Si può essere licenziati per uso personale di Internet sul lavoro?
I lavoratori subordinati hanno l’obbligo di dedicarsi al proprio lavoro per tutta l’arco dell’orario lavorativo, seguendo le istruzioni del datore di lavoro e svolgendo i compiti con la massima cura. Durante l’orario di lavoro, un dipendente che si distrae navigando su Internet rischia di non adempiere ai suoi doveri.
Usare internet per scopi personali durante l’orario di lavoro costituisce una violazione degli obblighi contrattuali. Alcune aziende stabiliscono queste regole attraverso policy interne o regolamenti informatici, che spesso vietano l’uso dei social o ne limitano l’uso a brevi pause, a condizione che non interferisca con il lavoro.
Nella maggior parte dei casi, l’utilizzo di Internet per scopi personali durante l’orario di lavoro è considerato una violazione disciplinare.
Ma può portare al licenziamento?
Secondo la legge italiana, la sanzione disciplinare deve essere proporzionata alla gravità dell’infrazione. Navigare sui social per pochi minuti non è paragonabile a passare ore su Internet per motivi personali. Tuttavia, in situazioni gravi, il datore di lavoro può procedere con il licenziamento per giusta causa, se l’infrazione è così grave da impedire la continuazione del rapporto di lavoro.
Infatti, la Corte di Cassazione ha confermato la legittimità del licenziamento di una dipendente che aveva passato più tempo su Internet che a lavorare. La cronologia del suo computer dimostrava un uso eccessivo per scopi personali, ben oltre il tollerabile.

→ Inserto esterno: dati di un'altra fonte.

$ cat src/rtl/apb4_reg_slave.sv
// apb4_reg_slave: APB4 completer with a register bank, programmable wait states, byte strobes and error response
module apb4_reg_slave #(
  parameter int ADDR_WIDTH = 32,
  parameter int DATA_WIDTH = 32,
  parameter int STRB_WIDTH = DATA_WIDTH / 8,
  parameter int NUM_REGS = 16,
  parameter int WAIT_STATES = 1,
  parameter logic [31:0] ID_VALUE = 32'hA9B4_0001
) (
  input  logic                           pclk,
  input  logic                           preset,
  input  logic [ADDR_WIDTH-1:0]          paddr,
  input  logic                           psel,
  input  logic                           penable,
  input  logic                           pwrite,
  input  logic [DATA_WIDTH-1:0]          pwdata,
  input  logic [STRB_WIDTH-1:0]          pstrb,
  output logic [DATA_WIDTH-1:0]          prdata,
  output logic                           pready,
  output logic                           pslverr,
  output logic [NUM_REGS*DATA_WIDTH-1:0] reg_q,
  output logic                           wr_pulse,
  output logic [$clog2(NUM_REGS)-1:0]    wr_index
);
  localparam int LSB = $clog2(STRB_WIDTH);
  localparam int IW = $clog2(NUM_REGS);
  localparam logic [ADDR_WIDTH-1:0] ALIGN = ADDR_WIDTH'((1 << LSB) - 1);
  typedef enum logic [1:0] {IDLE, WAIT, DONE} state_t;
  state_t state, nxt;
  logic [2:0] cnt, cnt_nxt;
  logic [IW-1:0] idx, cur_idx;
  logic wr, err, cur_wr, cur_err, a_err, setup, commit;
  logic [DATA_WIDTH-1:0] regs [NUM_REGS];
  assign setup = psel && !penable;
  assign a_err = (|(paddr & ALIGN)) || (|(paddr >> (LSB + IW))) || (pwrite && paddr[LSB +: IW] == '0);
  // with zero wait states the transfer completes before the setup sample is latched
  assign cur_idx = state == IDLE ? paddr[LSB +: IW] : idx;
  assign cur_wr = state == IDLE ? pwrite : wr;
  assign cur_err = state == IDLE ? a_err : err;
  assign commit = state == DONE && wr && !err;
  always_comb begin
    nxt = state;
    cnt_nxt = cnt;
    case (state)
      IDLE: if (setup) begin
        cnt_nxt = 3'(WAIT_STATES);
        nxt = WAIT_STATES == 0 ? DONE : WAIT;
      end
      WAIT: begin
        cnt_nxt = cnt - 3'd1;
        nxt = !psel ? IDLE : cnt == 3'd1 ? DONE : WAIT;
      end
      default: nxt = IDLE;
    endcase
  end
  always_ff @(posedge pclk) begin
    if (preset) begin
      state <= IDLE;
      cnt <= '0;
      idx <= '0;
      wr <= 1'b0;
      err <= 1'b0;
      prdata <= '0;
      pready <= 1'b0;
      pslverr <= 1'b0;
      wr_pulse <= 1'b0;
      wr_index <= '0;
      for (int i = 0; i < NUM_REGS; i++) regs[i] <= i == 0 ? DATA_WIDTH'(ID_VALUE) : '0;
    end else begin
      state <= nxt;
      cnt <= cnt_nxt;
      if (state == IDLE && setup) begin
        idx <= paddr[LSB +: IW];
        wr <= pwrite;
        err <= a_err;
      end
      pready <= nxt == DONE;
      pslverr <= nxt == DONE && cur_err;
      prdata <= nxt == DONE && !cur_wr && !cur_err ? regs[cur_idx] : '0;
      wr_pulse <= commit;
      if (commit) begin
        wr_index <= idx;
        for (int b = 0; b < STRB_WIDTH; b++)
          if (pstrb[b]) regs[idx][8*b +: 8] <= pwdata[8*b +: 8];
      end
    end
  end
  for (genvar i = 0; i < NUM_REGS; i++) assign reg_q[i*DATA_WIDTH +: DATA_WIDTH] = regs[i];
endmodule

$ cat config.mk
export PLATFORM = sky130hd
export DESIGN_NAME = apb4_reg_slave
export DESIGN_NICKNAME = d
export VERILOG_FILES = /design/src/rtl/apb4_reg_slave.sv
export SDC_FILE = /design/constraint.sdc
export NUM_CORES = 1
export LEC_CHECK = 0
export CAP_MARGIN = 0
export CORE_AREA = 5 5 237 239
export CTS_CLUSTER_DIAMETER = 120
export DETAILED_ROUTE_END_ITERATION = 8
export DIE_AREA = 0 0 242 244
export PLACE_DENSITY_LB_ADDON = 0.08
export SLEW_MARGIN = 30
export SYNTH_ARGS = -nofsm -noshare
export SYNTH_HDL_FRONTEND = slang
export SYNTH_SLANG_ARGS = --single-unit
$ cat constraint.sdc
create_clock -name pclk -period 7.2 [get_ports pclk]
set_clock_uncertainty 0.2 [all_clocks]
set_input_delay 1.8 -clock pclk [delete_from_list [all_inputs] [get_ports pclk]]
set_output_delay 1.8 -clock pclk [all_outputs]
set_load 0.005 [all_outputs]
==> results of run 1 <==
## cell usage after synthesis, types with 2 or more instances
| master | number |
|---|---|
| mux2i_1 | 33 |
| ha_1 | 2 |
| mux2_2 | 2 |
| clkbuf_1 | 70 |
| and2_1 | 504 |
| a31oi_1 | 3 |
| dfxtp_1 | 50 |
| or2_1 | 11 |
| or3_1 | 9 |
| a222oi_1 | 9 |
| nand3_1 | 63 |
| nand2b_1 | 3 |
| a21oi_1 | 85 |
| or2_2 | 54 |
| nor2_1 | 91 |
| a221oi_1 | 32 |
| buf_2 | 45 |
| buf_6 | 14 |
| inv_1 | 4 |
| nor4_1 | 9 |
| edfxtp_1 | 512 |
| and3_1 | 2 |
| nand2_1 | 334 |
| nor2b_1 | 5 |
| o22ai_1 | 64 |
| nor2_2 | 18 |
| buf_4 | 12 |
| nand4_1 | 25 |
| nor3_1 | 6 |
| a311oi_1 | 41 |
| a32oi_1 | 23 |
## area by class of cell
| type | instances | area, µm² | area share [%] |
|---|---|---|---|
| multi-input cells | 1444 | 8380 | 24.7 |
| clock inverters | 20 | 161 | 0.475 |
| inverters | 4 | 15.0 | 0.0442 |
| repair buffers | 646 | 6470 | 19.1 |
| flip-flops and latches | 562 | 16400 | 48.2 |
| clock buffers | 90 | 1690 | 4.98 |
| well taps | 696 | 871 | 2.56 |
| diodes | 1 | 2.50 | 0.00737 |
## state kept, by name (all words and copies together) (netlist names), 2 cells and up
name	flops
state	2
cnt	3
prdata	32
regs	512
idx	4
wr_index	4
## final timing paths
kind	startpoint	to	slack (ps)	cells after the start
setup / recovery	preset	regs[13][12]$_SDFFCE_PN0P_	2700	5
hold / removal	wr$_SDFFE_PP0P_	wr$_SDFFE_PP0P_	290	2
setup reg to reg	state[1]$_SDFF_PP0_	prdata[0]$_SDFF_PP0_	3320	8
hold reg to reg	wr$_SDFFE_PP0P_	wr$_SDFFE_PP0P_	290	2
## power by group through the flow
stage               combinational [mW]  clock, mW  sequential, mW
CTS                              0.763       2.97            3.77
global placement                 0.749          0            3.84
global route                     0.809       3.11            3.77
detailed placement               0.759          0            3.83
finish                           0.772       2.96            3.77
floorplan                        0.327          0            3.78
## per-layer routing
metal	part of all wire [%]	global-route usage [%]	vias to the layer above
li1	-	-	8816
met4	5.7	15.2	0
met1	34	38.7	10100
met3	9.7	7.65	271
met2	51	59.8	1474
met5	0	0	-
## worst max-delay path: cells and delay by family
family | cells | cell delay, ps
buffers and inverters | 1 | 360
AND/OR/NAND/NOR | 4 | 2400
## cells by family (layout without fill, tap and decap cells)
logic type,count (synthesis),after routing
adders and majority gates,2,2
AOI/OAI and AO/OA,264,264
xor gates and xnor gates,1,1
muxes,36,36
DFF,562,562
other,0,1
buffers and inverters,146,760
and+or+nand+nor,1141,1141
## metrics by stage
step	power, mW	std cells	area, µm²	hold WS, ps
4_1_cts	7.50	3461	33900	278
5_1_grt	7.69	3462	34000	293
2_1_floorplan	4.11	2152	25400	245
3_3_place_gp	4.58	3351	32100	266
6_report	7.50	3463	34000	288
3_5_place_dp	4.59	3351	32100	268
## layout by cell type (no fill, tap or decap), drive strengths merged, types with 2 or more instances in the layout
cell / Yosys / final
nand4: 25 / 25
and2: 504 / 504
nor2: 109 / 109
nand3: 63 / 63
nand2: 335 / 335
clkinv: 0 / 14
bufinv: 0 / 2
a222oi: 9 / 9
a221oi: 32 / 32
mux2: 2 / 2
clkinvlp: 0 / 2
nor3b: 2 / 2
nand2b: 3 / 3
and3: 2 / 2
nor2b: 5 / 5
clkbuf: 70 / 90
dfxtp: 50 / 50
o22ai: 64 / 64
a31oi: 5 / 5
or2: 65 / 65
edfxtp: 512 / 512
or3: 9 / 9
inv: 4 / 6
mux2i: 34 / 34
ha: 2 / 2
a21oi: 85 / 85
nor4: 9 / 9
nor3: 6 / 6
buf: 72 / 24
a311oi: 41 / 41
a32oi: 23 / 23
clkdlybuf4s50: 0 / 622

Un’altra sentenza del Tribunale di Bari ha giudicato legittimo il licenziamento di una dipendente che, durante l’orario di lavoro, utilizzava il cellulare aziendale per accedere al proprio profilo Facebook e svolgere attività non autorizzate. La dipendente condivideva anche informazioni riservate con concorrenti dell’azienda, violando gravemente i doveri di correttezza e buona fede.
Il comportamento dei lavoratori su Internet ha portato a una serie di altre sentenze. Per esempio, la Cassazione ha giudicato legittimo il licenziamento di un dipendente che aveva pubblicato commenti offensivi sul datore di lavoro su Facebook, violando così l’obbligo di fedeltà. Un’altra sentenza ha confermato il licenziamento di un lavoratore che, durante un’assenza per malattia, aveva postato foto mentre suonava a un concerto, dimostrando di non essere malato. In conclusione, l’uso di Internet per scopi personali sul lavoro può comportare sanzioni disciplinari e, nei casi più gravi, il licenziamento. Tuttavia, i datori di lavoro devono rispettare le norme sulla protezione dei dati e sulla privacy quando raccolgono prove per contestare comportamenti scorretti dei dipendenti.